NumPy for the little ones

Mathematics is everywhere in our lives, but in programming, and especially ML, there is twice as much of it. Python is usually taken as an example of the most “scientific” programming language because of its mathematical frameworks. Just as Python can help to operate with mathematical abstractions, some in the research field use Python exclusively for all kinds of scientific research – today we will talk about the NumPy library and working with arrays.

The newest “library” with gadgets in the form of SciPy and Matplotlib is designed for working with multidimensional arrays. NumPy is the basis for many other machine learning libraries such as SciPy, Pandas, Scikit-learn and TensorFlow.

Pandas, for example, is built on top of NumPy and allows you to work with high-level data structures like DataFrame and Series. Using NumPy, you can convert categorical data to a numeric format, for example, using one-hot encoding.

NumPy is implemented in C, at the level of low abstractions, so all work with the library does not proceed in the format of “waiting for two hours to compile the code” – the library is written in a low-level language for maximum speed and efficiency.

Arrays = work with classic matrices and vectors, otherwise multidimensional arrays/ndarray.

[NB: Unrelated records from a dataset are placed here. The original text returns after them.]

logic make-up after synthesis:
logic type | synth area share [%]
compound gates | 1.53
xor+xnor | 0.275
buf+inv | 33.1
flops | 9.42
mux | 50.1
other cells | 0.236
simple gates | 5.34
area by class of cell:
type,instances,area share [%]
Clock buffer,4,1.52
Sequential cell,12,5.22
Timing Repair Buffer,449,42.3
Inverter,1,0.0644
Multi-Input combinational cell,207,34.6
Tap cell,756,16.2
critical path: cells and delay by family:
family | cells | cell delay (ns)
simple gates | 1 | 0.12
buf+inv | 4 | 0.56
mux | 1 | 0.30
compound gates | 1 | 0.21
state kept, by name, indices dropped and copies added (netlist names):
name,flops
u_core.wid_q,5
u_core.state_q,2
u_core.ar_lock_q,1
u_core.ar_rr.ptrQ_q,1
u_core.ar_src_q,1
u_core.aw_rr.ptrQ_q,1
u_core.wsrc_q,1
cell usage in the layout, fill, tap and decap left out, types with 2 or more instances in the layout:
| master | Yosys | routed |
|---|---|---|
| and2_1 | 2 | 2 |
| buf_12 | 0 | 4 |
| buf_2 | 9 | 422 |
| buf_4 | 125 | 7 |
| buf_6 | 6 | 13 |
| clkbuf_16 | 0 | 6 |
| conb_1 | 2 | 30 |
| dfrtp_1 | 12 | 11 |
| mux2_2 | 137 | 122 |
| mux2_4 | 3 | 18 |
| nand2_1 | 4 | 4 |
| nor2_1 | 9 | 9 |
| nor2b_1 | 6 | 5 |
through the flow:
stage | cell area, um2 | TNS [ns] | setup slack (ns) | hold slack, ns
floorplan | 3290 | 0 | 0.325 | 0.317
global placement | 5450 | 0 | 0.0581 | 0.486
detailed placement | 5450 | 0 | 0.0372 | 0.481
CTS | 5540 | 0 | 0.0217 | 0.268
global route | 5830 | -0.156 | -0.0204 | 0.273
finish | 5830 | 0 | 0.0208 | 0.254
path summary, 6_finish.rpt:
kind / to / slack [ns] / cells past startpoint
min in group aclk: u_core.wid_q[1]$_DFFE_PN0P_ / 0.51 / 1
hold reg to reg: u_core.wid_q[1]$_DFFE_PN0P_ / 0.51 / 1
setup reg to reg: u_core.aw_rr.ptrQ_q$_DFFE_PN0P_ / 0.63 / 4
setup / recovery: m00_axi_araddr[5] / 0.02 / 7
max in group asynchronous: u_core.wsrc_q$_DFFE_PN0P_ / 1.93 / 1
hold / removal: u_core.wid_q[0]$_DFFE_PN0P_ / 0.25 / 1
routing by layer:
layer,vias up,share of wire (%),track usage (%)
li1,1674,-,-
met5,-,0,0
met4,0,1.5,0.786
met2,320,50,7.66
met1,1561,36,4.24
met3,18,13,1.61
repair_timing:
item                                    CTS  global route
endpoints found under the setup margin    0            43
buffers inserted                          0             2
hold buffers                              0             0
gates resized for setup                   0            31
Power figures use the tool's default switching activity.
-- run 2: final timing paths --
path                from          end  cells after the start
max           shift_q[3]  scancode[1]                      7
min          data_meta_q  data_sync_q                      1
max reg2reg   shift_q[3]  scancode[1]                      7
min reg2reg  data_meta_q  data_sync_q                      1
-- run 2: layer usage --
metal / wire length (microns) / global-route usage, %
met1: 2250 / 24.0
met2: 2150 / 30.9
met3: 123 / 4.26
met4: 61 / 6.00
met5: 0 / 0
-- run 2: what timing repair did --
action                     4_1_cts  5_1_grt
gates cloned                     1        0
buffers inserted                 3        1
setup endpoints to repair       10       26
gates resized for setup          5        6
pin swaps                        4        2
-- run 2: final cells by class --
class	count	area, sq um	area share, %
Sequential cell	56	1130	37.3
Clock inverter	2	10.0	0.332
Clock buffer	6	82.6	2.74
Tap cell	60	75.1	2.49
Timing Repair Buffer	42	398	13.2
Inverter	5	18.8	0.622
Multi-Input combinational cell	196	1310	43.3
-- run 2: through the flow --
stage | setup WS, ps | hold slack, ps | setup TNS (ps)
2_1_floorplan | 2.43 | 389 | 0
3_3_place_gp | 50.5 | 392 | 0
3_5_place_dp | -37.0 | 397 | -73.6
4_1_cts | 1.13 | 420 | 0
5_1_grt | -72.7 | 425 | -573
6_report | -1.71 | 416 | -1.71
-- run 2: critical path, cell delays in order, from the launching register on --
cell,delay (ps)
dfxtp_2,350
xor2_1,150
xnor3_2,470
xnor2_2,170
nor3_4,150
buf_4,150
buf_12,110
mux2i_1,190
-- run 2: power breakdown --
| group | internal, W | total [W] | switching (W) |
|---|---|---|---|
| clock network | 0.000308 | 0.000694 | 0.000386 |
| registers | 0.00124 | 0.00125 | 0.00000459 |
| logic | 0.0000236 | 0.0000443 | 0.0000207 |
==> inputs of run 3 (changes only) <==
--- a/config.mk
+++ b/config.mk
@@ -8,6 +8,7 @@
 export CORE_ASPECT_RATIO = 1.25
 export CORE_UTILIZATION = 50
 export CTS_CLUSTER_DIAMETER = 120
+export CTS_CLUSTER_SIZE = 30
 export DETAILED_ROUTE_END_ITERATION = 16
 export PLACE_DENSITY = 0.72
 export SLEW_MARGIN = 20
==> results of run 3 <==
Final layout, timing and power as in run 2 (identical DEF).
File: config.mk
export PLATFORM = sky130hd
export DESIGN_NAME = uart_line_reverser
export DESIGN_NICKNAME = d
export VERILOG_FILES = /design/src/rtl/uart_pkg.sv /design/src/rtl/uart_rx_core.sv /design/src/rtl/uart_line_reverser.sv
export SDC_FILE = /design/constraint.sdc
export NUM_CORES = 1
export LEC_CHECK = 0
export CELL_PAD_IN_SITES_DETAIL_PLACEMENT = 1
export CELL_PAD_IN_SITES_GLOBAL_PLACEMENT = 1
export CORE_UTILIZATION = 30
export DETAILED_ROUTE_END_ITERATION = 8
export PLACE_DENSITY_LB_ADDON = 0.08
export SLEW_MARGIN = 40
export SYNTH_ARGS = -nofsm -noshare
export SYNTH_HDL_FRONTEND = slang
export SYNTH_SLANG_ARGS = --single-unit
File: constraint.sdc
create_clock -name CP -period 5.25 [get_ports CP]
set_input_delay 1.05 -clock CP [delete_from_list [all_inputs] [get_ports CP]]
set_output_delay 1.05 -clock CP [all_outputs]
set_load 0.005 [all_outputs]
===== src/rtl/commit_trace_fifo.sv =====
// commit_trace_fifo: turns retiring-instruction commit signals into numbered trace records,
//   buffers them in a DEPTH-entry FIFO and runs a RUN -> DRAIN -> DONE halt sequence.
// Latency: a commit seen at edge N reaches the FIFO head at edge N+1 at the earliest; no c_* -> rec_* path.
// Backpressure: rec_valid/rec_ready; when full with no pop, the new record is dropped and overflow sticks.
// Ports: clk/rst_n (async active-low); c_* commit inputs; rec_* record head plus handshake;
//   cycle_count/inst_count counters; fifo_level occupancy; overflow and halted status flags.
module commit_trace_fifo #(
  parameter int DEPTH = 8,
  parameter int CNT_W = 32
) (
  input  logic                       clk,
  input  logic                       rst_n,
  input  logic                       c_valid,
  input  logic [15:0]                c_pc,
  input  logic [15:0]                c_inst,
  input  logic                       c_regwrite,
  input  logic [2:0]                 c_wreg,
  input  logic [15:0]                c_wdata,
  input  logic                       c_memread,
  input  logic                       c_memwrite,
  input  logic [15:0]                c_memaddr,
  input  logic [15:0]                c_memdata,
  input  logic                       c_halt,
  output logic                       rec_valid,
  input  logic                       rec_ready,
  output logic [2:0]                 rec_kind,
  output logic [CNT_W-1:0]           rec_inum,
  output logic [15:0]                rec_pc,
  output logic [2:0]                 rec_reg,
  output logic [15:0]                rec_rval,
  output logic [15:0]                rec_addr,
  output logic [15:0]                rec_mval,
  output logic [CNT_W-1:0]           cycle_count,
  output logic [CNT_W-1:0]           inst_count,
  output logic [$clog2(DEPTH):0]     fifo_level,
  output logic                       overflow,
  output logic                       halted
);

  localparam int PTR_W = $clog2(DEPTH);
  localparam int LVL_W = PTR_W + 1;

  localparam logic [2:0] K_NOP  = 3'd0;
  localparam logic [2:0] K_REG  = 3'd1;
  localparam logic [2:0] K_LD   = 3'd2;
  localparam logic [2:0] K_ST   = 3'd3;
  localparam logic [2:0] K_STU  = 3'd4;
  localparam logic [2:0] K_HALT = 3'd5;

  typedef enum logic [1:0] {S_RUN, S_DRAIN, S_DONE} state_e;

  typedef struct packed {
    logic [2:0]       kind;
    logic [CNT_W-1:0] inum;
    logic [15:0]      pc;
    logic [2:0]       rreg;
    logic [15:0]      rval;
    logic [15:0]      addr;
    logic [15:0]      mval;
  } rec_t;

  state_e           state_q, state_d;
  logic [PTR_W-1:0] wr_ptr_q, wr_ptr_d;
  logic [PTR_W-1:0] rd_ptr_q, rd_ptr_d;
  logic [LVL_W-1:0] level_q, level_d;
  logic [CNT_W-1:0] cycle_q, cycle_d;
  logic [CNT_W-1:0] inst_q, inst_d;
  logic             ovf_q, ovf_d;
  rec_t             mem_q [DEPTH];
  rec_t             new_rec;
  rec_t             head;
  logic             push, pop, full, wr_en;

  // The instruction word is carried on the port for future use only.
  logic unused_inst;
  assign unused_inst = ^c_inst;

  // Classification; fields a kind does not use stay zero.
  always_comb begin
    new_rec      = '0;
    new_rec.pc   = c_pc;
    new_rec.inum = inst_q;
    if (c_regwrite && c_memwrite) begin
      new_rec.kind = K_STU;
      new_rec.rreg = c_wreg;
      new_rec.rval = c_wdata;
      new_rec.addr = c_memaddr;
      new_rec.mval = c_memdata;
    end else if (c_regwrite && c_memread) begin
      new_rec.kind = K_LD;
      new_rec.rreg = c_wreg;
      new_rec.rval = c_wdata;
      new_rec.addr = c_memaddr;
    end else if (c_regwrite) begin
      new_rec.kind = K_REG;
      new_rec.rreg = c_wreg;
      new_rec.rval = c_wdata;
    end else if (c_halt) begin
      new_rec.kind = K_HALT;
    end else if (c_memwrite) begin
      new_rec.kind = K_ST;
      new_rec.addr = c_memaddr;
      new_rec.mval = c_memdata;
    end else begin
      new_rec.kind = K_NOP;
    end
  end

  assign push  = c_valid && (state_q == S_RUN);
  assign full  = (level_q == LVL_W'(DEPTH));
  assign pop   = (level_q != '0) && rec_ready;
  // At full a same-cycle pop frees the slot, so the push is kept.
  assign wr_en = push && (!full || pop);

  always_comb begin
    state_d  = state_q;
    wr_ptr_d = wr_en ? wr_ptr_q + PTR_W'(1) : wr_ptr_q;
    rd_ptr_d = pop ? rd_ptr_q + PTR_W'(1) : rd_ptr_q;
    level_d  = level_q + LVL_W'(wr_en) - LVL_W'(pop);
    inst_d   = push ? inst_q + CNT_W'(1) : inst_q;
    ovf_d    = ovf_q || (push && full && !pop);
    cycle_d  = (state_q == S_DONE) ? cycle_q : cycle_q + CNT_W'(1);
    case (state_q)
      // A dropped HALT still ends the run.
      S_RUN:   if (push && new_rec.kind == K_HALT) state_d = S_DRAIN;
      // Uses the post-pop level so halted rises right after the last pop.
      S_DRAIN: if (level_d == '0) state_d = S_DONE;
      S_DONE:  state_d = S_DONE;
      default: state_d = S_RUN;
    endcase
  end

  always_ff @(posedge clk or negedge rst_n) begin
    if (!rst_n) begin
      state_q  <= S_RUN;
      wr_ptr_q <= '0;
      rd_ptr_q <= '0;
      level_q  <= '0;
      cycle_q  <= '0;
      inst_q   <= '0;
      ovf_q    <= 1'b0;
    end else begin
      state_q  <= state_d;
      wr_ptr_q <= wr_ptr_d;
      rd_ptr_q <= rd_ptr_d;
      level_q  <= level_d;
      cycle_q  <= cycle_d;
      inst_q   <= inst_d;
      ovf_q    <= ovf_d;
    end
  end

  // Storage needs no reset: the head is masked whenever the FIFO is empty.
  always_ff @(posedge clk) begin
    if (wr_en) mem_q[wr_ptr_q] <= new_rec;
  end

  assign rec_valid = (level_q != '0);
  assign head      = rec_valid ? mem_q[rd_ptr_q] : '0;

  assign rec_kind    = head.kind;
  assign rec_inum    = head.inum;
  assign rec_pc      = head.pc;
  assign rec_reg     = head.rreg;
  assign rec_rval    = head.rval;
  assign rec_addr    = head.addr;
  assign rec_mval    = head.mval;
  assign cycle_count = cycle_q;
  assign inst_count  = inst_q;
  assign fifo_level  = level_q;
  assign overflow    = ovf_q;
  assign halted      = (state_q == S_DONE);

endmodule


===== config.mk =====
export PLATFORM = sky130hd
export DESIGN_NAME = commit_trace_fifo
export DESIGN_NICKNAME = d
export VERILOG_FILES = /design/src/rtl/commit_trace_fifo.sv
export SDC_FILE = /design/constraint.sdc
export NUM_CORES = 1
export LEC_CHECK = 0
export BUFFER_PORTS_ARGS = -buffer_cell sky130_fd_sc_hd__buf_2
export CELL_PAD_IN_SITES_DETAIL_PLACEMENT = 0
export CELL_PAD_IN_SITES_GLOBAL_PLACEMENT = 1
export CORE_MARGIN = 2
export CORE_UTILIZATION = 52
export DETAILED_ROUTE_END_ITERATION = 10
export MAX_ROUTING_LAYER = met4
export PLACE_DENSITY_LB_ADDON = 0.3
export REMOVE_ABC_BUFFERS = 1
export SLEW_MARGIN = 20
export SYNTH_ARGS = -nofsm -noshare
export SYNTH_HDL_FRONTEND = slang
export SYNTH_SLANG_ARGS = --single-unit
export TNS_END_PERCENT = 1

===== constraint.sdc =====
create_clock -name clk -period 13.1 [get_ports clk]
set_input_delay 0.655 -clock clk [delete_from_list [all_inputs] [get_ports clk]]
set_output_delay 0.655 -clock clk [all_outputs]
set_load 0.03 [all_outputs]

== Word level (Yosys, flattened, before mapping) ==
Memories as Yosys holds them, arrays and structs flattened.
Index checks and enable logic that the tools add are counted.

* $add $sub $neg: 6
* Eq/ne operators: 6
* Multiplexer cells: 18
* Reductions and logical operators: 16

{| class="wikitable"
|+ Operators by type and width
! cell !! number
|-
| 102-bit 2-to-1 mux || 1
|-
| 32-bit 2-to-1 mux || 3
|-
| 32-bit by 1-bit adder with 32-bit output (second input constant) || 2
|-
| 51-bit 2-to-1 mux || 1
|-
| 35-bit 2-to-1 mux || 1
|-
| 19-bit 2-to-1 mux || 1
|-
| 16-bit 2-to-1 mux || 1
|-
| 3-bit 2-to-1 mux || 4
|-
| 1-bit logical AND || 8
|-
| 3-bit by 1-bit adder with 3-bit output (second input constant) || 2
|-
| 2-bit 2-to-1 mux || 3
|-
| 2-bit case mux with 3 select lines || 1
|-
| 4-bit by 1-bit adder with 4-bit output || 1
|-
| 4-bit == test (second input constant) || 1
|-
| 4-bit zero test || 1
|-
| 4-bit nonzero test || 1
|-
| 4-bit by 1-bit subtractor with 4-bit output || 1
|-
| 3-bit == test (second input constant) || 1
|-
| 2-bit by 1-bit == test with 1-bit output (second input constant) || 1
|-
| 2-bit == test (second input constant) || 1
|-
| 1-bit zero test || 2
|-
| 2-bit zero test || 1
|-
| 1-bit logical OR || 2
|-
| 1-bit 2-to-1 mux || 2
|-
| 3 further kinds || 3
|}

* Bits in registers: 77
* Bits in writable memories: 816
* Input port bits: 91
* Output and inout bits: 173
* Memories: 1

{| class="wikitable"
|+ Memories
! memory !! words !! width !! read ports !! clocked after memory_dff !! write ports !! line !! text
|-
| mem_q || 8 || 102 || 1 || 0 || 1 || 69 || <nowiki>rec_t mem_q [DEPTH];</nowiki>
|}

== Logic depth before layout (Yosys ltp) ==
Gate-level depths: netlist of the first run.

* Depth in word-level cells: 9
* Mapped depth: 14
* Mapped depth without buffers: 13

== Least setup slack after synthesis of the first run ==
No wires, ideal clock.

* Kind: reg2reg
* Start: register level_q[2] (netlist: fifo_level[2])
* End: memory mem_q[2][0] in the netlist's numbering, enable pin
* Data arrival time: 9.014 ns
* Slack: 3.377 ns
* Stages on the path, launching flop included: 7
* Buffers on the path: 0
* Clock period less this slack: 9.723 ns
* Path through: dfrtp_1 > inv_1 > ha_1 > nand2b_1 > a31oi_1 > nand2b_1 > nor3b_1

* Cells in the longest elaborated chain, start to end: 6
* Elaborated cells between the ends (all ways): 8

{| class="wikitable"
|+ RTL lines
! item !! line !! text
|-
| start, declared || 65 || <nowiki>logic [LVL_W-1:0] level_q, level_d;</nowiki>
|-
| start signal, assigned || 146 || <nowiki>level_q <= level_d;</nowiki>
|-
| 4-bit == test / 4-bit nonzero test (equally long branches) || 110, 111 ||
|-
| 1-bit zero test / 1-bit logical AND (equally long branches) || 113, 111 ||
|-
| 1-bit logical OR (*) || 113 || <nowiki>assign wr_en = push && (!full || pop);</nowiki>
|-
| 1-bit logical AND (*) || 113 ||
|-
| 1-bit 2-to-1 mux (*) || 155 || <nowiki>if (wr_en) mem_q[wr_ptr_q] <= new_rec;</nowiki>
|-
| 1-bit 2-to-1 mux (not written as such) (*) || 155 ||
|-
| end, declared || 69 ||
|}

Every way passes the cells marked *; elsewhere a longest branch is shown, timed or not.

== Worst setup path after layout of the first run ==
* Start: register rd_ptr_q[0]
* End: output rec_inum[4]

* Cells in the longest elaborated chain, start to end: 2

{| class="wikitable"
|+ RTL lines
! item !! line !! text
|-
| start, declared || 64 || <nowiki>logic [PTR_W-1:0] rd_ptr_q, rd_ptr_d;</nowiki>
|-
| start signal, assigned || 145 || <nowiki>rd_ptr_q <= rd_ptr_d;</nowiki>
|-
| memory 8 x 102 bit || -- ||
|-
| 102-bit 2-to-1 mux || 159 || <nowiki>assign head = rec_valid ? mem_q[rd_ptr_q] : '0;</nowiki>
|-
| end, declared || 27 || <nowiki>output logic [CNT_W-1:0] rec_inum,</nowiki>
|}

No other way between the ends.

==> impl_summary.md, run 1 <==
Logic synthesis
The gate count after technology mapping is 1727. The basic-gate share of the synthesized area counting and, or, nand and nor cells is 4.47%. Summing the areas of all xor and xnor instances in the mapped netlist gives 1.69% of the synthesized area. The number of synthesized register bits is 893. The top cell type by area accounts for 69.6% of the synthesized area. The synthesized netlist devotes 0.181% of its cell area to compound gates. In the synthesized netlist, mux cells make up 16.1% of the area. A synthesized cell averages 20.4 sq um. The synthesized netlist occupies a cell area of 0.0352 sq mm.

The count of cell types in the netlist is 43. The main combinational cell family by area after synthesis is multiplexers. The synthesis warning total is 0.

The adder and majority gate portion of the synthesized area is 0.554%. The post-synthesis sequential area ratio is 75.1%. The leading area contributor after synthesis is sky130_fd_sc_hd__edfxtp_1. The most used flip-flop cell after synthesis is sky130_fd_sc_hd__edfxtp_1. In this run, synthesis inferred 816 flip-flops with an integrated enable.

In the post-synthesis netlist, the biggest area contributors are sky130_fd_sc_hd__edfxtp_1, sky130_fd_sc_hd__mux4_2, sky130_fd_sc_hd__dfrtp_1. For this run, asynchronously set or reset flops after synthesis account for 8.62%.

Setup path
Among all stages on the critical path, the largest delay is contributed by sky130_fd_sc_hd__buf_4. The critical path endpoint category is a primary output. The sort of element at the start of the critical path is a flip-flop.

The cell with the most instances on the worst path is sky130_fd_sc_hd__buf_4. The arrival time at the worst endpoint is 4.54 ns. On the worst path, the slowest cell contributes a delay of 0.92 ns. In this run the worst path has a maximum fanout of 49. The total buffers and inverters traversed by the critical path is 3. The family of cells with the greatest summed delay on the critical path is buffers and inverters. Walking the worst path, the cells encountered are buf_4 -> buf_4 -> mux4_2 -> mux2i_1 -> nor2_1 -> buf_2. The setup path with the least slack is of type reg2out. Data on the critical path is required at its endpoint by 12.44 ns.

Power
The internal power of the cells totals 5760 uW. The clock network fraction of total power is 26.7%. For this design the total switching power over the nets is 2940 uW.

IR analysis of the VDD net gives a maximum drop of 0.151 mV. The power density of the placed cells is 218 mW/mm^2. The switching power as a share of total power is 33.8%. The leakage power is 0.0141 uW. Combinational cells account for 32.5% of the total power. The share of total power dissipated in sequential elements is 40.8%.

Power comes to 8700 uW.

Finish
In the final layout, flip-flops and latches occupy 0.0264 sq mm. The finished layout cell area is 0.0399 sq mm. Of the cells placed in the final design, the portion with a size suffix greater than 1 is 30.5%. The number of fillers in the final layout is 4981. The area growth from synthesis to layout is 13.4%. The area used by multi-input combinational logic is 0.00816 sq mm. The number of nets in the final layout is 2091. In the layout the commonest cells are sky130_fd_sc_hd__edfxtp_1, sky130_fd_sc_hd__buf_2, sky130_fd_sc_hd__mux4_2, sky130_fd_sc_hd__nor2_1, sky130_fd_sc_hd__mux2i_1. Leaving out fill and tap cells, the most frequent cell in the layout is sky130_fd_sc_hd__edfxtp_1.

Detailed routing
The detail route stage leaves a number of antenna-violating nets equal to 0. The wire length after detailed routing is 72300 microns. The ratio of routed vias to standard cells is 5.78. The DRC violation count after routing is 0.

The detailed-routing iteration count for the pre-antenna-repair pass is 5. The routed length per instance is 24.7 microns. The first routing iteration left 1279 violations.

The via count is 16.9k.

STA
Between clock sinks in the finished design, the worst skew comes to 0.0302 ns. The post-layout minimum cycle time is 5.19 ns. The slew of the pin with the lowest slew margin is 1.04 ns. Setup violations remaining at the end of the flow were counted as 0.

Setup repair after global routing left no endpoint under its margin. The max-slew violation count was 0. The number of hold violations in the final report came to 0. The final-layout setup total negative slack is 0 ns. The highest achievable clock rate is 193 MHz.

The post-route fraction of the period consumed by the critical path is 39.7%. In this run the tightest slew margin relative to its limit is 30.5%.

Flow run
Max-cap violations in this run came to 0.

Global route
The global route total overflow is 0. The initial antenna violation count was 2. The via count of the first global-routing pass was 18.0k.

The wire length of the first global-routing pass is 109000 microns. The pin count of the biggest net entering global routing is 103. For this run, the total global-route usage over all layers was measured as 21.6%.

Floorplan
Once the floorplan was initialized, standard cells occupied 52.5% of the core. The die covers 0.0698 sq mm. The initialized floorplan defines 95 standard-cell rows. After floorplanning, the core was sized to cover 0.0670 sq mm.

Pin placement for this block handled 264 I/O pins. From bottom edge to top edge, the die measures 264 microns. The die boundary width is 264 microns.

Clock tree
The CTS root buffer is sky130_fd_sc_hd__clkbuf_16. The clock net in this run drives a total of 893 sinks. The total CTS buffers is 88. The clock latency reported for the late side of the worst-skew pair is 0.64 ns. No sink is reached through more buffers than the 3 on the longest clock path.

The CTS tree is built. The post-CTS setup-driven buffer insertion count is 0. The clock tree synthesis step divided the H-tree into 3 levels.

The clock transition time at the flip-flop clock pins of the worst setup and hold paths is 0.06 ns.

Place
The area of placed instances is 0.0372 sq mm. The quantity of I/O buffers inserted on ports is 247. The placer's final routability congestion estimate is 0.745. Detailed placement ended at an HPWL of 38700 microns.

Outcome
The flow ran to the end, and the final reports show no timing, DRC or antenna violations.

Worst hold path
The path class of the tightest hold or removal check is in2reg.
-- cells by family (layout without fill, tap and decap cells) --
| group | Yosys count | after routing |
|---|---|---|
| XOR/XNOR | 68 | 68 |
| AND/OR/NAND/NOR | 303 | 303 |
| multiplexers | 312 | 312 |
| buffers and inverters | 127 | 451 |
| other | 0 | 3 |
| AO/OA/AOI/OAI | 9 | 9 |
| flip-flops | 893 | 893 |
| adder cells (fa/ha/maj) | 15 | 15 |
-- state kept, by name (all words and copies together), names as in the netlist --
register	cells
wr_ptr_q	3
state_q	2
inst_count	32
overflow	1
rd_ptr_q	3
mem_q	816
fifo_level	4
cycle_count	32
-- through the flow --
step	std cells	hold WS, ns	utilization (%)	worst slack, ns
4_1_cts	2923	0.258	59.5	7.72
3_3_place_gp	2766	0.465	55.6	8.37
2_1_floorplan	1612	0.359	-	3.32
5_1_grt	2926	0.290	59.6	7.48
6_report	2927	0.301	59.6	7.91
3_5_place_dp	2766	0.480	55.6	8.40
-- power groups by stage --
stage	logic (uW)	clock network, uW	registers [uW]
final	2830	2330	3550
after global routing	3030	2490	3580
after CTS	2880	2380	3550
after detailed placement	2870	0	3610
after global placement	2860	0	3590
after floorplan	2190	0	3860
-- cell type report --
type                    count  area share (%)
repair buffers            283            3.87
well taps                 873            2.74
clock buffers             114            5.81
diodes                      3          0.0188
clock inverters            42           0.780
flip-flops and latches    893            66.2
inverters                  12           0.113
multi-input cells         707            20.4
-- routing by layer --
metal / wire (microns) / global-route usage, % / share of wire (%)
met1: 30600 / 29.0 / 42
met2: 36200 / 34.6 / 50
met3: 4550 / 4.33 / 6.3
met4: 977 / 5.21 / 1.4
met5: 0 / - / 0
-- what timing repair did --
action | in CTS | in global routing
hold buffers | 1 | 0
hold endpoints to repair | 18 | 0
resized for setup | 0 | 0
-- Yosys cell counts, types with 3 or more instances --
library cell / count
sky130_fd_sc_hd__buf_1: 10
sky130_fd_sc_hd__nand2_1: 27
sky130_fd_sc_hd__and3_1: 20
sky130_fd_sc_hd__nor2b_1: 15
sky130_fd_sc_hd__and2_1: 32
sky130_fd_sc_hd__nor3_1: 8
sky130_fd_sc_hd__nor3b_1: 3
sky130_fd_sc_hd__and4_1: 10
sky130_fd_sc_hd__xor2_1: 19
sky130_fd_sc_hd__buf_4: 37
sky130_fd_sc_hd__xnor2_1: 49
sky130_fd_sc_hd__nand3_1: 21
sky130_fd_sc_hd__nand2b_1: 5
sky130_fd_sc_hd__nand4_1: 27
sky130_fd_sc_hd__inv_1: 12
sky130_fd_sc_hd__dfrtp_1: 77
sky130_fd_sc_hd__edfxtp_1: 816
sky130_fd_sc_hd__nor4_1: 8
sky130_fd_sc_hd__mux2i_1: 102
sky130_fd_sc_hd__buf_2: 36
sky130_fd_sc_hd__mux2_2: 6
sky130_fd_sc_hd__nor2_1: 114
sky130_fd_sc_hd__clkbuf_1: 32
sky130_fd_sc_hd__ha_1: 14
sky130_fd_sc_hd__mux4_2: 204
-- final timing paths --
| kind | slack (ns) | endpoint | cells after the start | start |
|---|---|---|---|---|
| worst min-delay path | 0.30 | mem_q[6][61] | 1 | c_pc[10] |
| min in group asynchronous | 0.54 | cycle_count[10] | 2 | rst_n |
| max in group asynchronous | 11.60 | cycle_count[23] | 3 | rst_n |
| worst max register to register | 9.15 | state_q[0] | 13 | state_q[0] |
| worst max-delay path | 7.91 | rec_inum[4] | 6 | rd_ptr_q[0] |
| worst min register to register | 0.48 | cycle_count[31] | 1 | cycle_count[31] |
-- worst reg2reg max path, delay by kind of cell, from the launching register on --
family                   cells  cell delay, ns
buffers and inverters        3            0.34
adder cells (fa/ha/maj)      4            1.25
AND/OR/NAND/NOR              2            0.48
multiplexers                 1            0.28
AO/OA/AOI/OAI                3            1.07
flip-flops                   1            0.40
No activity file was read; power rests on OpenSTA's default activity.
==> run 2, diff against run 1 <==
- CORE_UTILIZATION: 52 -> 47
- clock period: 13.1 -> 4.3 ns (I/O delays scaled with it)
==> run 2 against run 1 <==
Cell count rose by 3.9%. Cell area rose by 1.6%. Sequential share of layout area fell by 1.0 points. Sequential cell count did not move. Non-clock buffer count rose by 15. Setup slack got worse by 7.2 ns. Clock-buffer cell count fell by 1. Total power rose to 3.1 times the previous value. Critical path type is now reg2reg. Largest cell class unchanged.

We have the simplest functions for elements inside sin/cos/or/and, linear operations for the matrices themselves from finding the determinant to multiplying them, support for vectorization – all this is our shortest path to mathematical abstractions, ML.

You can pre-install the utility via pip install numpy, import classically mport numpy as np

Let's go over the simplest “operations” in the library. The main object is arrays. NumPy provides several ways to create arrays.

The most common ones about creation:

Creating arrays from lists.

Creating arrays of a given size or shape with initial values

Arrays of zeros or arrays with random elements.

Generating standard lists arrays

From the list:

arr = np.array([1, 2, 3, 4, 5], float)

We are given two arguments as input: a list to convert to an array and a data type.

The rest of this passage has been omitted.